In the last few miles, I continued to pass a few more runners than were passing me. And in the last straightaway to the finish line and the Prudential Center, I remember being surprised by the wide open expanse of Boylston Street, and how many people were packed around the edges.

[Nick DeWolf, MIT grad, as well as a keen and prolific photographer, documented Patriots Day 1975. After taking pictures of Arthur Fiedler directing the Boston Pops, as well as local politicians standing nearby, he made his way toward the marathon finish line where I think he captured me here (in green shorts), catching my breath after my final sprint down Boylston Street. Thanks to his son-in-law who is scanning his complete archive, I was able to locate this shot and the two below on Flickr. Is the internet an amazing tool or what??? In any case, it’s certainly better than my 40 year old memory…]

My time was a PR 2:36:27, but another 30 seconds would have put me in the top 200 places, rather than 208th, and I regretted not pushing my pace up just a second or two in the middle miles. But I was pretty confident I’d be back soon to try Boston again.However, although I ran later races of which I am equally proud (such as a sub-three hour 3rd place at Grandfather Mountain), I never again bettered 2:37:00 in the marathon, and it would be 38 years before I again registered for Boston.

Of those I lined up with at the start, Don Kennedy ran a 2:18:31 for 15th place, while Tom Fleming ran 2:12:05, finishing nine seconds out of second place behind Steve Hoag. In addition to the top three spots, Americans also took 6th and 7th place, in what was the then the fastest marathon ever run.

Liane Winter of West Germany set a new women’s world record with her 2:42:24. Two years earlier, both Jackie Hansen and Katherine Switzer had passed me after Heartbreak Hill, but my 33 minute improvement over my 1973 time put that “race within a race” well behind me.

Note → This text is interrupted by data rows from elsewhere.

This design comes from an exercise in tuning for small area on the open sky130 flow, not from production work. Function was checked by simulation only, so behaviour that the tests miss may differ from the original. Power figures rest on the tool's default switching activity, not on a simulated workload.

==> flow/design.v (excerpt) <==
module lottery(
	input clk,
	input [4:0] W1, W2, W3, W4, N_in,
	input reset, scan,
	output SYSRDY, winner, not_a_win, RD_ERR,
	output [2:0] Eur100,
	output [3:0] Eur010, Eur001
);
	assign RD_ERR = err;
	assign SYSRDY = (W1 != 0) && (W2 != 0) && (W3 != 0) && (W4 != 0) &&
	                (W1 != W2) && (W1 != W3) && (W1 != W4) &&
	                (W2 != W3) && (W2 != W4) && (W3 != W4);
	reg [4:0] b1, b2, b3;    
	reg [2:0] line;          
	reg [1:0] n;             
	reg [1:0] h;             
	reg err, f;              
	reg [2:0] sh;            
	reg [3:0] st;            
	reg [2:0] sq;            
	reg sr;                  
	wire rd   = scan && SYSRDY && (N_in != 0);
	wire dup1 = (N_in == b1);
	wire dup2 = (N_in == b2);
	wire dup3 = (N_in == b3);
	wire dup  = (n[1] | n[0]) & dup1 | n[1] & dup2 | n[1] & n[0] & dup3;
	wire take = rd && (line != 0) && !dup;             
	wire hit  = (N_in == W1) || (N_in == W2) || (N_in == W3) || (N_in == W4);
	wire [2:0] hn = (n == 0) ? {2'b0, hit} : {1'b0, h} + {2'b0, hit};
	wire add  = take && (n == 3) && !f;                
	wire p1   = add && (hn == 1);                      
	wire p5   = add && (hn >= 2);                      
	wire p20  = add && (hn >= 3);                      
	wire p100 = add && hn[2];                          
	wire       qw = p1 & sq[2];                        
	wire [2:0] qn = p1 ? {sq[1] & sq[0], sq[1] ^ sq[0], ~sq[0] & ~sq[2]} : sq;
	wire       rt = p5 | qw;                           
	wire       uc = sr & rt;                           
	wire [4:0] ts = st + {p20, 1'b0} + uc;
	wire       tc = (ts >= 10);
	wire [3:0] tn = tc ? ts - 10 : ts[3:0];
	wire [2:0] hs = sh + p100 + tc;
	always @(posedge clk or negedge reset) begin
		if (!reset) begin
			line <= 0;
			n <= 0;
			err <= 0;
			f <= 0;
		end
		else if (scan && SYSRDY) begin
			if (N_in == 0)
				err <= 1;
			else if (line == 0) begin
				if (N_in > 6)
					err <= 1;
				else begin
					line <= N_in[2:0];
					err <= 0;
				end
			end
			else if (dup)
				err <= 1;
			else begin
				n <= n + 1;
				if (n != 0)
					err <= 0;
				if (n == 3) begin
					line <= line - 1;
					if (line == 1)
						f <= 1;
				end
			end
		end
	end
	always @(posedge clk) begin
		if (take) begin
			b1 <= N_in;
  ...
clock: 15.0 ns
lec_check: 0
cap_margin: 0
core_margin: 2
core_utilization: 40
gpl_timing_driven: 0
place_density: 0.6
slew_margin: 0
standard.sh (not shown) runs the stock make flow with config.mk's settings and CLKGATE_MAP_FILE= SYNTH_SCRIPT=/design/flow/synth_recipe.tcl, a recipe that flattens the netlist after the stock synthesis.
==> flow/flow/run.sh <==
#!/bin/bash
# The standard synthesis, its combinational logic mapped again for area by ABC
# (flip-flops untouched; sixteen ABC runs with different seeds, the smallest kept),
# then the standard layout with the smallest buffer on every input and output
# port and a small clock tree. Each tool's output goes to a log file here.
set -euo pipefail
R=orfs/results/$FLOW_PLATFORM/lottery/base
export LIB=$FLOW_HOME/platforms/$FLOW_PLATFORM/lib/sky130_fd_sc_hd__tt_025C_1v80.lib
bash standard.sh synth > make_synth.log 2>&1
cp $R/1_2_yosys.v standard_synth.v
python3 flow/mkmodels.py $LIB models.v > mkmodels.log 2>&1
export ABC_DONT_USE="$(for c in $(sed -n '/^export DONT_USE_CELLS/,/^$/p' $FLOW_HOME/platforms/$FLOW_PLATFORM/config.mk | grep -o 'sky130_fd_sc_hd__[a-z0-9_]*'); do printf -- '-dont_use %s ' $c; done)"
SEEDS="1 2 3 4 5 6 7 8 9 10 11 12 13 14 15 16"
for batch in "1 2 3 4" "5 6 7 8" "9 10 11 12" "13 14 15 16"; do
  for s in $batch; do
    printf 'strash\n&get -n\n&deepsyn -T 20 -S %s\n&put\ndch -f\namap\ntopo\n' $s > resynth_$s.abc
    ABC_SCRIPT=resynth_$s.abc NETLIST_IN=standard_synth.v NETLIST_OUT=resynth_$s.v yosys -c flow/resynth.tcl > yosys_resynth_$s.log 2>&1 &
  done
  wait
done
best=$(for s in $SEEDS; do a=$(grep -o "Chip area for module '.lottery': [0-9.]*" yosys_resynth_$s.log | awk '{print $NF}'); [[ -n "$a" ]] && echo "$a $s"; done | sort -n | head -1 | awk '{print $2}')
echo "kept ABC run $best" > resynth_choice.log
grep "Chip area for module" yosys_resynth_*.log >> resynth_choice.log
cp resynth_$best.v $R/1_2_yosys.v
rm -f $R/1_synth.odb $R/1_synth.sdc
CTS="-sink_clustering_enable -repair_clock_nets -dont_use_dummy_load -buf_list sky130_fd_sc_hd__clkbuf_4 -sink_clustering_size 35 -sink_clustering_max_diameter 500"
bash standard.sh BUFFER_PORTS_ARGS="-buffer_cell sky130_fd_sc_hd__buf_1" CTS_ARGS="$CTS" finish > make_finish.log 2>&1
Other scripts of this flow, unchanged in this note and not shown: flow/flow/mkmodels.py, flow/flow/resynth.tcl
The baseline completed without violations.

78% of the entire field broke 3 hours and 30 minutes. 22 finishers broke 2:20; 50th place was 2:24:19; 887 men and 7 women (49% of the finishers) broke three hours; and finally, the top ten men improved their PRs by an average of 4:05!
To put 1975 into perspective, the 2013 Boston Marathon race had over eleven times more entries accepted (26,839), with 23,336 showing up at the starting line. The 17,580 finishers that got there before the bomb induced approximately four hour cut-off equaled 65% of the entries. However, in spite of this huge increase in numbers, my 1975 time would have been good enough for 173rd overall, behind only 156 men and 16 women! Certainly a different era…

Woody Harrell
Elizabeth City, North Carolina
April 21, 1975
Age – 28
Bib # O16
2:36:27

Through the wonders of an internet search, here (green shorts) I am looking back and catching my breath after the finish line…

 

Another Nick DeWolf photo of the 1975 finish line:
Here Donald Lucas (# D42, Dallas TX) hits the line in 2:46:59 for 453rdplace.
And one final DeWolf picture: My teammate Marshall Edwards
(fourth in line) comes in under 2:50.